■ **EXERCISE OBJECTIVE**: Within the material below, locate the line with "4_1_cts | 19700 | 2107 | 0.505 | 1.28 | 73.2" and the line with "Final-report max-slew violation count ... 0", then return those two lines and all lines between them, exactly as written.

· · ·

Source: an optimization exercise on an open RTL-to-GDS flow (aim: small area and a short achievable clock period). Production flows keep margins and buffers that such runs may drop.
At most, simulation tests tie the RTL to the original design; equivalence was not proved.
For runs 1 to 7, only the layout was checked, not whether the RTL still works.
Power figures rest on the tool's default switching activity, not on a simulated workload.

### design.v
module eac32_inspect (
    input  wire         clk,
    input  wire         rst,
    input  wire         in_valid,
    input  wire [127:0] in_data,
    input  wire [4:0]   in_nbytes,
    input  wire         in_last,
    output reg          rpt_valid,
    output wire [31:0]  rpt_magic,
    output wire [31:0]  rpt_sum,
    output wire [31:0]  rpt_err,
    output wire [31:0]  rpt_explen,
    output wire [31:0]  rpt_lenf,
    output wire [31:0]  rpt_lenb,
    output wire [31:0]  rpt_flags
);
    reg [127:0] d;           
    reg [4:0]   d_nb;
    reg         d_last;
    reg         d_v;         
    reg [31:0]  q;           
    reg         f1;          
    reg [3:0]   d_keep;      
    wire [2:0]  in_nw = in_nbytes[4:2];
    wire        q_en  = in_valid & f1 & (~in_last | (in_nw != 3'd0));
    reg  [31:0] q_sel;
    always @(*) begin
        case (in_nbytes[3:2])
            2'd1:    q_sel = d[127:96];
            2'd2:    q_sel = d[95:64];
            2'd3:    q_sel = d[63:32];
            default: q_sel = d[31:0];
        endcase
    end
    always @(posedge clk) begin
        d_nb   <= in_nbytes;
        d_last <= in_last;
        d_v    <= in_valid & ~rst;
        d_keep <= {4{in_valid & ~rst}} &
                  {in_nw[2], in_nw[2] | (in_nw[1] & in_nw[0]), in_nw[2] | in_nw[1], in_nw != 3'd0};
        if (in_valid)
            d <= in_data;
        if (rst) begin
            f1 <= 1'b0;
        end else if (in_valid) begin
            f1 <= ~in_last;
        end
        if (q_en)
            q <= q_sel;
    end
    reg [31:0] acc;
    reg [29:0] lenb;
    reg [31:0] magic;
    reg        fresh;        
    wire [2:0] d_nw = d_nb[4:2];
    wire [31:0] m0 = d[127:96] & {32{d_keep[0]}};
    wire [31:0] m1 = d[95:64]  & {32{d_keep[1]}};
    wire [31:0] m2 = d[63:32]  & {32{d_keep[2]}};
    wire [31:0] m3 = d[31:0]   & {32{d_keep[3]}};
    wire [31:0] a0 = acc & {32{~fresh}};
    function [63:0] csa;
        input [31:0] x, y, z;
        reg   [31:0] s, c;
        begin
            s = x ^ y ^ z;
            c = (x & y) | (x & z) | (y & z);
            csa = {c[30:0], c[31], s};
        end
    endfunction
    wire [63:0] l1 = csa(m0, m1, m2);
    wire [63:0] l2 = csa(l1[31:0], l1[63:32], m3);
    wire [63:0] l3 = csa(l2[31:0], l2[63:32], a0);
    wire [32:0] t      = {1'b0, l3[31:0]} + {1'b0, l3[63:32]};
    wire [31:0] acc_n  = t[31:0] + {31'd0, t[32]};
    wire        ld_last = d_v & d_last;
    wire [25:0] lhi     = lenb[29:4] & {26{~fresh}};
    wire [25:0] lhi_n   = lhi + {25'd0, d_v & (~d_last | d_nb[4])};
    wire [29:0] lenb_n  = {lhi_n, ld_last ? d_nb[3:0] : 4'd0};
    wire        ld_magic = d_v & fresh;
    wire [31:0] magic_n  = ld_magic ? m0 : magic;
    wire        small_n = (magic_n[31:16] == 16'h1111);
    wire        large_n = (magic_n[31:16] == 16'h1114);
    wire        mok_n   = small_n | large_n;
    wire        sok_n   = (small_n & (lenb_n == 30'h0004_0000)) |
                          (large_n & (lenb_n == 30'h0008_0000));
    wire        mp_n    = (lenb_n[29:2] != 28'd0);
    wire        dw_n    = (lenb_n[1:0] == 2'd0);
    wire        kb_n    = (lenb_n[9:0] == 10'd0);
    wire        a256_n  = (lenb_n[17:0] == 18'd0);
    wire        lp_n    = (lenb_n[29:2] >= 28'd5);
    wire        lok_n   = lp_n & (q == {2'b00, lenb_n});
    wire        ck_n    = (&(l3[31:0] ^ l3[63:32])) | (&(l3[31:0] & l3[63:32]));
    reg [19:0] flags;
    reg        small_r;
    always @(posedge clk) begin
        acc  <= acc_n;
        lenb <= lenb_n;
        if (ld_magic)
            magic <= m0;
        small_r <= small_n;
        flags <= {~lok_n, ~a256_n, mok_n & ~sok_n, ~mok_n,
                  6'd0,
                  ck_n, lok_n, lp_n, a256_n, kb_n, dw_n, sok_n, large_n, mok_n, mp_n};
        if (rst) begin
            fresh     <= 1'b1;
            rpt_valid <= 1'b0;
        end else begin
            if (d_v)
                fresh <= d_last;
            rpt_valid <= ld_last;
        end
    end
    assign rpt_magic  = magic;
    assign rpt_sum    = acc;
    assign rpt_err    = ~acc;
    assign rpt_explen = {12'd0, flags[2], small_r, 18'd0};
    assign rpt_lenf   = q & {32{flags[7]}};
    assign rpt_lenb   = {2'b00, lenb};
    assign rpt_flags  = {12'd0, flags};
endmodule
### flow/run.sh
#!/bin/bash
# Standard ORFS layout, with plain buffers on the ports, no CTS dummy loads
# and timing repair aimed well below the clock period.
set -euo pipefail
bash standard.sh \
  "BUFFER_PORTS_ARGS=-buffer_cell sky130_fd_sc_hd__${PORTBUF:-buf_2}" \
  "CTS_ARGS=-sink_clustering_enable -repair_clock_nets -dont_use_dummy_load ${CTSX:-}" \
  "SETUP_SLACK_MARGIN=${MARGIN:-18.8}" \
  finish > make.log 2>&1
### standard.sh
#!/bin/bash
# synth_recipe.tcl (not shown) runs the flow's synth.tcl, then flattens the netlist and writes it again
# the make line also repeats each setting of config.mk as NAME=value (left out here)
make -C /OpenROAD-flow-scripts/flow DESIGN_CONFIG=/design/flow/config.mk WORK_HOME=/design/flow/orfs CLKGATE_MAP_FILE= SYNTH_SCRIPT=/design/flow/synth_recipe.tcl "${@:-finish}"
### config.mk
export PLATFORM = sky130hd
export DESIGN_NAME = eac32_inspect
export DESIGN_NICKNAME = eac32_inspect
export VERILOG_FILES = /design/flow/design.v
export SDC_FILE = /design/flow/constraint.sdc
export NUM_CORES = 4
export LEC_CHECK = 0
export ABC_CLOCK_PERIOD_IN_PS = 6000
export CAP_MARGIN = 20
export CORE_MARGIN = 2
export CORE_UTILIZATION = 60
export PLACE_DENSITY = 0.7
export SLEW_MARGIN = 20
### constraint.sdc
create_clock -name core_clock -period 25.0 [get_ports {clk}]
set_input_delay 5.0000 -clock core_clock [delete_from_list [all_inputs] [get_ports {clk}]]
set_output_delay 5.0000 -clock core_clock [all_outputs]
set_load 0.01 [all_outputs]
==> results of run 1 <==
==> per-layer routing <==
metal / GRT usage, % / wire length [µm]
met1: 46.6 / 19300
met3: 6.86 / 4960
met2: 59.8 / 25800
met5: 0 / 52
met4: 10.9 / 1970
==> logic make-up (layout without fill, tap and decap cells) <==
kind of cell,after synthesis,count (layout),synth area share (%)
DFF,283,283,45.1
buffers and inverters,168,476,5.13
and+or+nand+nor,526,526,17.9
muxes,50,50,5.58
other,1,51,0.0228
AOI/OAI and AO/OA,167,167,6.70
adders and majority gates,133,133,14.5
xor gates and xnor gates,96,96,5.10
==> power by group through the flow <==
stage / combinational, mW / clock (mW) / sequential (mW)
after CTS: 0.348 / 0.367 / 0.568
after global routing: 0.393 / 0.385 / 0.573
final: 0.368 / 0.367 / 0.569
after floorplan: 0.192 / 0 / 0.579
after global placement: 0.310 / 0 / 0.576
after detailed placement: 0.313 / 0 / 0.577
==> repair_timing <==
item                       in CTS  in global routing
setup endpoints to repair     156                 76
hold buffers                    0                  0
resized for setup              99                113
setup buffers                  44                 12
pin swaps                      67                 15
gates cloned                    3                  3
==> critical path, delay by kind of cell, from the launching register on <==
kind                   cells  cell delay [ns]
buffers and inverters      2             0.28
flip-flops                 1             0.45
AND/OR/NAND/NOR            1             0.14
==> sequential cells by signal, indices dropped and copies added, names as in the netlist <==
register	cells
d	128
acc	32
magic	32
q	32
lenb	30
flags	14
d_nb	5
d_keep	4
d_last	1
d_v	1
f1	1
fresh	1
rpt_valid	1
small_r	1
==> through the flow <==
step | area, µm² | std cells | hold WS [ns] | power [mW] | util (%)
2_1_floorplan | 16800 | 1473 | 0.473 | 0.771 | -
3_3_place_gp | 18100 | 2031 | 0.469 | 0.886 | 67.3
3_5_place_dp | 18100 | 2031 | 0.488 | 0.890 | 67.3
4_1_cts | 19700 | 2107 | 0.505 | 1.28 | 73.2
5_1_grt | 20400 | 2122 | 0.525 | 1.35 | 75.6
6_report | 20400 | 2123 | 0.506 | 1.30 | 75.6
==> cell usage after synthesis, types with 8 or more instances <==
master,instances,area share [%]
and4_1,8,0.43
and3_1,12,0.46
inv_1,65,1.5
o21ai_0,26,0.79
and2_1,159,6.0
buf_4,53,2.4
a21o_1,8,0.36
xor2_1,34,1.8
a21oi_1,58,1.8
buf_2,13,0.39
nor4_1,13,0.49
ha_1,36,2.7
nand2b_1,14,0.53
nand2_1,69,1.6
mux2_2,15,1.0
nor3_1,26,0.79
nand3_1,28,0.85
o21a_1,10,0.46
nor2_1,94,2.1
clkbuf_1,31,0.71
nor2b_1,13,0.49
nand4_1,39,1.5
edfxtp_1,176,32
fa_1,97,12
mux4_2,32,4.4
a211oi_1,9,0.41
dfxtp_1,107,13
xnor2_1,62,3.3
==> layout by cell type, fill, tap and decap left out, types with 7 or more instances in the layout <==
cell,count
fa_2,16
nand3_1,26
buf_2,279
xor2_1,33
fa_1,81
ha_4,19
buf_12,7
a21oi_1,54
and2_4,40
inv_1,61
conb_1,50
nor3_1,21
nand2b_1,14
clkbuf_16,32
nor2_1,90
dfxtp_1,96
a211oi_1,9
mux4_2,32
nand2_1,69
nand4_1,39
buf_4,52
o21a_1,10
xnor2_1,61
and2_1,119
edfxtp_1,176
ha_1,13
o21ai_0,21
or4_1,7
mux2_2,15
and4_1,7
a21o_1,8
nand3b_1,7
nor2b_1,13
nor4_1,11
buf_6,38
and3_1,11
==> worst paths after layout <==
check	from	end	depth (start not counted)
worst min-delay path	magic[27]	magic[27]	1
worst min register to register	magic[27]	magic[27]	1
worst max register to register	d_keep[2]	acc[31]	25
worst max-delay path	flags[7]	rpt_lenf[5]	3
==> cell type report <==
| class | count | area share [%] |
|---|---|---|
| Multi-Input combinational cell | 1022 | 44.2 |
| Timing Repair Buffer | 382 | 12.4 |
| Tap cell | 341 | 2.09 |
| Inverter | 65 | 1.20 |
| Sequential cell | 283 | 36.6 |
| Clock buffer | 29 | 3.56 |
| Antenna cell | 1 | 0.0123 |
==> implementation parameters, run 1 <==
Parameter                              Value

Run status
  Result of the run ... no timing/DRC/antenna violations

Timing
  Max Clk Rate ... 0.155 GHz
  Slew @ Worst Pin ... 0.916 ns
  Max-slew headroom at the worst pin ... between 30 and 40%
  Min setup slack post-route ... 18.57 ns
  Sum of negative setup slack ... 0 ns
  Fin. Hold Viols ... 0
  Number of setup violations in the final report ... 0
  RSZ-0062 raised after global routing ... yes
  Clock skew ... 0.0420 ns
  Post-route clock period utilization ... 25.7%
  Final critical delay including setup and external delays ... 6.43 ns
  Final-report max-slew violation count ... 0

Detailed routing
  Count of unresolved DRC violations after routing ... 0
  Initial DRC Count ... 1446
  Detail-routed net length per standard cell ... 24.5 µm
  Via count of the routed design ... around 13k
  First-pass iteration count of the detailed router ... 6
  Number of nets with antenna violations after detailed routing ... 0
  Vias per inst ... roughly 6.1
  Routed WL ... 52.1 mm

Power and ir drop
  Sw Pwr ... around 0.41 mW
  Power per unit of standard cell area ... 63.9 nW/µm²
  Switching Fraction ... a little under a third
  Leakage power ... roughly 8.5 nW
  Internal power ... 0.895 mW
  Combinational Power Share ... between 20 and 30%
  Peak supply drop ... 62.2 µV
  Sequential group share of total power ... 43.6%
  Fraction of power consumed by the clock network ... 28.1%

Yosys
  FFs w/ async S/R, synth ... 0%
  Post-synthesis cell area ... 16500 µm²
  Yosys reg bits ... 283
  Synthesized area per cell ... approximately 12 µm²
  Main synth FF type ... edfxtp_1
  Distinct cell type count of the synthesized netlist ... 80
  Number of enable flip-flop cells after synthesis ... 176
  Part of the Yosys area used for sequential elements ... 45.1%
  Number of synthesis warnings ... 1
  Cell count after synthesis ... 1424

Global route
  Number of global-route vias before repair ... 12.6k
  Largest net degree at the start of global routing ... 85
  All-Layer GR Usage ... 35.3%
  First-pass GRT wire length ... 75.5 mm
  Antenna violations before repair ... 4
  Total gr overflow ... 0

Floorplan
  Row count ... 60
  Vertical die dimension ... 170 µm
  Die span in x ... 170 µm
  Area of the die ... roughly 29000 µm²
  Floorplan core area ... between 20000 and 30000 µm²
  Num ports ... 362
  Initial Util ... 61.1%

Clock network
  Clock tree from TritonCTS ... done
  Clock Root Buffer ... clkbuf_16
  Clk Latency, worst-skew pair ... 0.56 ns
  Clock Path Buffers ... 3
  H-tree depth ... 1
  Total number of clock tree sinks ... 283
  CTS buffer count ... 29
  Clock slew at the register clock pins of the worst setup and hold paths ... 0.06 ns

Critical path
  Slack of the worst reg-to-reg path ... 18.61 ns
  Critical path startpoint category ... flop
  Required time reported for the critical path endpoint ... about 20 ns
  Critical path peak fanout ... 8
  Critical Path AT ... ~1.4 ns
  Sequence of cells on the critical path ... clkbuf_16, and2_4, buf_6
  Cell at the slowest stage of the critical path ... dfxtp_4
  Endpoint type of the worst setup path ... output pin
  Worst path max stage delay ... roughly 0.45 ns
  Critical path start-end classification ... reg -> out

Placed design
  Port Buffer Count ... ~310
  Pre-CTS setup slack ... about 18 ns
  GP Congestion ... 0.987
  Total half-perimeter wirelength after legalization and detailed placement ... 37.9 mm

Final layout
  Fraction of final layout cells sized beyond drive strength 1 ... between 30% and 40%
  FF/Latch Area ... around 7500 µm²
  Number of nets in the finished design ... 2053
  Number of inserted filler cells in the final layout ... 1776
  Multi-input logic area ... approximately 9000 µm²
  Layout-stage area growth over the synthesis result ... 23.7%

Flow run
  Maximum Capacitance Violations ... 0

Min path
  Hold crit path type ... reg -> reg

· · ·

■ **REPLY**:
4_1_cts | 19700 | 2107 | 0.505 | 1.28 | 73.2
5_1_grt | 20400 | 2122 | 0.525 | 1.35 | 75.6
6_report | 20400 | 2123 | 0.506 | 1.30 | 75.6
==> cell usage after synthesis, types with 8 or more instances <==
master,instances,area share [%]
and4_1,8,0.43
and3_1,12,0.46
inv_1,65,1.5
o21ai_0,26,0.79
and2_1,159,6.0
buf_4,53,2.4
a21o_1,8,0.36
xor2_1,34,1.8
a21oi_1,58,1.8
buf_2,13,0.39
nor4_1,13,0.49
ha_1,36,2.7
nand2b_1,14,0.53
nand2_1,69,1.6
mux2_2,15,1.0
nor3_1,26,0.79
nand3_1,28,0.85
o21a_1,10,0.46
nor2_1,94,2.1
clkbuf_1,31,0.71
nor2b_1,13,0.49
nand4_1,39,1.5
edfxtp_1,176,32
fa_1,97,12
mux4_2,32,4.4
a211oi_1,9,0.41
dfxtp_1,107,13
xnor2_1,62,3.3
==> layout by cell type, fill, tap and decap left out, types with 7 or more instances in the layout <==
cell,count
fa_2,16
nand3_1,26
buf_2,279
xor2_1,33
fa_1,81
ha_4,19
buf_12,7
a21oi_1,54
and2_4,40
inv_1,61
conb_1,50
nor3_1,21
nand2b_1,14
clkbuf_16,32
nor2_1,90
dfxtp_1,96
a211oi_1,9
mux4_2,32
nand2_1,69
nand4_1,39
buf_4,52
o21a_1,10
xnor2_1,61
and2_1,119
edfxtp_1,176
ha_1,13
o21ai_0,21
or4_1,7
mux2_2,15
and4_1,7
a21o_1,8
nand3b_1,7
nor2b_1,13
nor4_1,11
buf_6,38
and3_1,11
==> worst paths after layout <==
check	from	end	depth (start not counted)
worst min-delay path	magic[27]	magic[27]	1
worst min register to register	magic[27]	magic[27]	1
worst max register to register	d_keep[2]	acc[31]	25
worst max-delay path	flags[7]	rpt_lenf[5]	3
==> cell type report <==
| class | count | area share [%] |
|---|---|---|
| Multi-Input combinational cell | 1022 | 44.2 |
| Timing Repair Buffer | 382 | 12.4 |
| Tap cell | 341 | 2.09 |
| Inverter | 65 | 1.20 |
| Sequential cell | 283 | 36.6 |
| Clock buffer | 29 | 3.56 |
| Antenna cell | 1 | 0.0123 |
==> implementation parameters, run 1 <==
Parameter                              Value

Run status
  Result of the run ... no timing/DRC/antenna violations

Timing
  Max Clk Rate ... 0.155 GHz
  Slew @ Worst Pin ... 0.916 ns
  Max-slew headroom at the worst pin ... between 30 and 40%
  Min setup slack post-route ... 18.57 ns
  Sum of negative setup slack ... 0 ns
  Fin. Hold Viols ... 0
  Number of setup violations in the final report ... 0
  RSZ-0062 raised after global routing ... yes
  Clock skew ... 0.0420 ns
  Post-route clock period utilization ... 25.7%
  Final critical delay including setup and external delays ... 6.43 ns
  Final-report max-slew violation count ... 0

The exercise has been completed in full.